Al momento il caso francese è unico nel panorama europeo, ma la gran parte degli Stati membri sta ragionando in ottica di indipendenza tecnologica. Il tema è sulle scrivanie anche del Governo italiano. Allo stato attuale l’Agenzia per la cybersecurity ha predisposto un piano di rafforzamento della resilienza cibernetica per innalzare il livello di sicurezza nello scambio di dati nelle PA, non è ancora previsto però un progetto di sviluppo di un sistema interno sul modello di quello francese. Che la Francia possa fare da apripista?

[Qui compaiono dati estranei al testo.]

--- config.mk ---
export PLATFORM = sky130hd
export DESIGN_NAME = rfb_div
export DESIGN_NICKNAME = d
export VERILOG_FILES = /design/src/hdl/rfb_pkg.sv /design/src/hdl/rfb_div.sv
export SDC_FILE = /design/constraint.sdc
export NUM_CORES = 1
export LEC_CHECK = 0
export BUFFER_PORTS_ARGS = -buffer_cell sky130_fd_sc_hd__buf_2
export CAP_MARGIN = 20
export CORE_MARGIN = 2
export CORE_UTILIZATION = 48
export DETAILED_ROUTE_END_ITERATION = 16
export GPL_ROUTABILITY_DRIVEN = 0
export HOLD_SLACK_MARGIN = 0.15
export MAX_ROUTING_LAYER = met4
export PLACE_DENSITY_LB_ADDON = 0.1
export SYNTH_ARGS = -nofsm -noshare
export SYNTH_HDL_FRONTEND = slang
export SYNTH_SLANG_ARGS = --single-unit
--- constraint.sdc ---
create_clock -name clk_i -period 2.2 [get_ports clk_i]
set_input_delay 0.11 -clock clk_i [delete_from_list [all_inputs] [get_ports clk_i]]
set_output_delay 0.11 -clock clk_i [all_outputs]
set_load 0.1 [all_outputs]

Alcune domande (retoriche?)
In prima istanza, ci potremmo domandare se l’operazione francese sia qualcosa di veramente impensabile e fantascientifico. In fin dei conti siamo davanti a un server FTPS o SFTP o simil SharePoint/GoogleDrive, da un punto di vista tecnologico roba vecchia, semplicemente irrobustita a livello di misure di sicurezza. Si potrebbe anche chiedere come mai coinvolgere la sola PA francese (probabilmente qui i temi sarebbero squisitamente infrastrutturali e di sicurezza informatica, tanto più complessa quanto più ampia). Quindi, la domanda che dovrebbe stuzzicare il palato informatico europeo è se non sia possibile costruire iniziative di questo genere a livello di Unione, invece che andare in rigoroso ordine sparso tutte le volte.
Ci si potrebbe domandare…
… come mai in Europa non siano state possibili le condizioni di sviluppo tecnologico che negli States hanno portato alla creazione della Silicon Valley, in fondo non siamo molto più incompetenti di loro, anzi! Tra l’altro, l’approccio europeista farebbe decadere il problema legato a operazioni di piccolo cabotaggio come quella francese, spingendo verso soluzioni continentali avendo a disposizione una quantità di denaro e mezzi decisamente superiore. Se poi qualcuno sollevasse problemi relativi a normative internazionali quali il Cloud Act, beh, si potrebbe aprire una lunga digressione volta a dimostrare come quel tipo specifico di accordo bilaterale tra USA e UE non sia un problema a livello di GDPR.